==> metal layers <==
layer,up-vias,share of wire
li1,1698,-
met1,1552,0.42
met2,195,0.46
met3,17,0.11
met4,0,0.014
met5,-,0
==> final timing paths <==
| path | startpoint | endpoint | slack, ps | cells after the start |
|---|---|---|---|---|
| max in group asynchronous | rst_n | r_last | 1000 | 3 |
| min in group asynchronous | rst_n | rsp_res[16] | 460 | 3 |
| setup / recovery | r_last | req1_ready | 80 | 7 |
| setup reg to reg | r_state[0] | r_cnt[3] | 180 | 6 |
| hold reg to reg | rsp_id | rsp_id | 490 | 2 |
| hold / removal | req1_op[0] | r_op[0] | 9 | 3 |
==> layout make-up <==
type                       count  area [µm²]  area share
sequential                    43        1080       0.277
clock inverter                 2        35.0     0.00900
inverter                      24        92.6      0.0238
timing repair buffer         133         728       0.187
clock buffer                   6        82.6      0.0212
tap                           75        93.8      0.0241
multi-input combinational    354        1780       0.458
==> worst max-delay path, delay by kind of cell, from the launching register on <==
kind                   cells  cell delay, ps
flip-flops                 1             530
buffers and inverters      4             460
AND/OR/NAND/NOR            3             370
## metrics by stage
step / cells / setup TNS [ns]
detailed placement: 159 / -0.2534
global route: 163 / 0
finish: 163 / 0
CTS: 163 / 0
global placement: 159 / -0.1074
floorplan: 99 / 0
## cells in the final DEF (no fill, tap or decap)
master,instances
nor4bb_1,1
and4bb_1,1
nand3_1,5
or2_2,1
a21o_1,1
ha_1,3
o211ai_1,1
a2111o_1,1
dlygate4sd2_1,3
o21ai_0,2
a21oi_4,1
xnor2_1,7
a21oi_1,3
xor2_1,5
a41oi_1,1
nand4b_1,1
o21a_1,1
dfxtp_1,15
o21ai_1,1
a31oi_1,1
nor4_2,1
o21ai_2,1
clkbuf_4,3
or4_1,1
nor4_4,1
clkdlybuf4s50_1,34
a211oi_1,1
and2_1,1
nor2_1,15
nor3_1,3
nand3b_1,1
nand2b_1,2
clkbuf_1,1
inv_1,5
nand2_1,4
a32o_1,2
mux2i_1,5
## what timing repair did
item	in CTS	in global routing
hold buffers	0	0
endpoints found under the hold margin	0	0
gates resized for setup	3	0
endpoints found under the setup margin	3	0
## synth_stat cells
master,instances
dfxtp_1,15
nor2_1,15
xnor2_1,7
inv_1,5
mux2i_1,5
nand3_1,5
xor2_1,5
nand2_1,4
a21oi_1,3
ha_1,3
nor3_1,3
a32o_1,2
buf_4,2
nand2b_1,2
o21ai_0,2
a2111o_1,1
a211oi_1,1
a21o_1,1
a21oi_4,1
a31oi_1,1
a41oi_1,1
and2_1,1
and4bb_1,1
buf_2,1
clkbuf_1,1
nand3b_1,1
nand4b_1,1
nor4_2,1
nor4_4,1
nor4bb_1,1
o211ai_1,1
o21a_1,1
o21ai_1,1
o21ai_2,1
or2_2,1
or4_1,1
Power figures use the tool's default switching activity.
`src/rtl/add_seq_pkg.sv`:
```
// Shared types and constants for the byte-serial shared-adder arbiter.
package add_seq_pkg;

    typedef enum logic {
        IDLE = 1'b0,
        ADD  = 1'b1
    } state_t;

    localparam int unsigned REQ0 = 0;
    localparam int unsigned REQ1 = 1;
    localparam int unsigned IDXW = 3;

endpackage

```
`src/rtl/add8_cla.sv`:
```
// 8-bit carry-lookahead adder, purely combinational.
module add8_cla
    import add_seq_pkg::*;
(
    input  logic [7:0] a,
    input  logic [7:0] b,
    input  logic       cin,
    output logic [7:0] sum,
    output logic       cout
);

    logic [7:0] w_g;
    logic [7:0] w_p;
    logic [7:0] w_c;
    logic       w_carry;

    assign w_g = a & b;
    assign w_p = a | b;

    // Carry chain evaluated through a local variable to keep the vector acyclic.
    always_comb begin
        w_c     = '0;
        w_carry = cin;
        for (int i = 0; i < 8; i++) begin
            w_c[i]  = w_carry;
            w_carry = w_g[i] | (w_p[i] & w_carry);
        end
    end

    assign sum  = a ^ b ^ w_c;
    assign cout = w_carry;

endmodule

```
`src/rtl/add_seq_arb.sv`:
```
// Two-requester round-robin arbiter sharing one 8-bit adder for
// NBYTES-wide additions, processed one byte per cycle, LSB first.
module add_seq_arb
    import add_seq_pkg::*;
#(
    parameter int unsigned NBYTES = 4
) (
    input  logic                  clk,
    input  logic                  rst_n,
    input  logic [1:0]            req_i,
    input  logic [8*NBYTES-1:0]   a0_i,
    input  logic [8*NBYTES-1:0]   b0_i,
    input  logic                  cin0_i,
    input  logic [8*NBYTES-1:0]   a1_i,
    input  logic [8*NBYTES-1:0]   b1_i,
    input  logic                  cin1_i,
    output logic [1:0]            ack_o,
    output logic                  busy_o,
    output logic                  done_o,
    output logic [8*NBYTES-1:0]   sum_o,
    output logic                  cout_o,
    output logic                  ovf_o,
    output logic                  owner_o
);

    localparam int unsigned W = 8 * NBYTES;

    state_t          r_state;
    logic            r_rr_ptr;
    logic [W-1:0]    r_a_sh;
    logic [W-1:0]    r_b_sh;
    logic [W-1:0]    r_sum_sh;
    logic            r_carry;
    logic [IDXW-1:0] r_idx;
    logic            r_owner_int;
    logic            r_a_msb;
    logic            r_b_msb;

    logic [1:0]      r_ack;
    logic            r_busy;
    logic            r_done;
    logic [W-1:0]    r_sum;
    logic            r_cout;
    logic            r_ovf;
    logic            r_owner;

    logic            w_winner;
    logic [W-1:0]    w_win_a;
    logic [W-1:0]    w_win_b;
    logic            w_win_cin;
    logic [7:0]      w_sum8;
    logic            w_cout8;
    logic [W+7:0]    w_cat;
    logic [W-1:0]    w_sum_next;
    logic            w_last;

    // Sole requester wins outright; a tie goes to the round-robin pointer.
    always_comb begin
        w_winner = r_rr_ptr;
        if (req_i == 2'b01) begin
            w_winner = 1'(REQ0);
        end else if (req_i == 2'b10) begin
            w_winner = 1'(REQ1);
        end
    end

    assign w_win_a   = w_winner ? a1_i   : a0_i;
    assign w_win_b   = w_winner ? b1_i   : b0_i;
    assign w_win_cin = w_winner ? cin1_i : cin0_i;

    add8_cla u_add8 (
        .a    (r_a_sh[7:0]),
        .b    (r_b_sh[7:0]),
        .cin  (r_carry),
        .sum  (w_sum8),
        .cout (w_cout8)
    );

    // New byte enters at the MSB end; after NBYTES steps the word is aligned.
    assign w_cat      = {w_sum8, r_sum_sh};
    assign w_sum_next = W'(w_cat >> 8);
    assign w_last     = (r_idx == IDXW'(NBYTES - 1));

    always_ff @(posedge clk or negedge rst_n) begin
        if (!rst_n) begin
            r_state     <= IDLE;
            r_rr_ptr    <= 1'b0;
            r_a_sh      <= '0;
            r_b_sh      <= '0;
            r_sum_sh    <= '0;
            r_carry     <= 1'b0;
            r_idx       <= '0;
            r_owner_int <= 1'b0;
            r_a_msb     <= 1'b0;
            r_b_msb     <= 1'b0;
            r_ack       <= '0;
            r_busy      <= 1'b0;
            r_done      <= 1'b0;
            r_sum       <= '0;
            r_cout      <= 1'b0;
            r_ovf       <= 1'b0;
            r_owner     <= 1'b0;
        end else begin
            r_ack  <= '0;
            r_done <= 1'b0;
            case (r_state)
                IDLE: begin
                    if (|req_i) begin
                        r_a_sh          <= w_win_a;
                        r_b_sh          <= w_win_b;
                        r_a_msb         <= w_win_a[W-1];
                        r_b_msb         <= w_win_b[W-1];
                        r_carry         <= w_win_cin;
                        r_sum_sh        <= '0;
                        r_idx           <= '0;
                        r_ack[w_winner] <= 1'b1;
                        r_owner_int     <= w_winner;
                        r_rr_ptr        <= ~w_winner;
                        r_busy          <= 1'b1;
                        r_state         <= ADD;
                    end
                end
                ADD: begin
                    r_sum_sh <= w_sum_next;
                    r_carry  <= w_cout8;
                    r_a_sh   <= r_a_sh >> 8;
                    r_b_sh   <= r_b_sh >> 8;
                    r_idx    <= r_idx + IDXW'(1);
                    if (w_last) begin
                        r_sum   <= w_sum_next;
                        r_cout  <= w_cout8;
                        r_owner <= r_owner_int;
                        r_ovf   <= (r_a_msb == r_b_msb) && (w_sum8[7] != r_a_msb);
                        r_done  <= 1'b1;
                        r_busy  <= 1'b0;
                        r_state <= IDLE;
                    end
                end
                default: r_state <= IDLE;
            endcase
        end
    end

    assign ack_o   = r_ack;
    assign busy_o  = r_busy;
    assign done_o  = r_done;
    assign sum_o   = r_sum;
    assign cout_o  = r_cout;
    assign ovf_o   = r_ovf;
    assign owner_o = r_owner;

endmodule

```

━━━

What you should do: The required answer is each line of the entries containing the string "buffers".

Result for this task:
buffers and inverters      4             460
hold buffers	0	0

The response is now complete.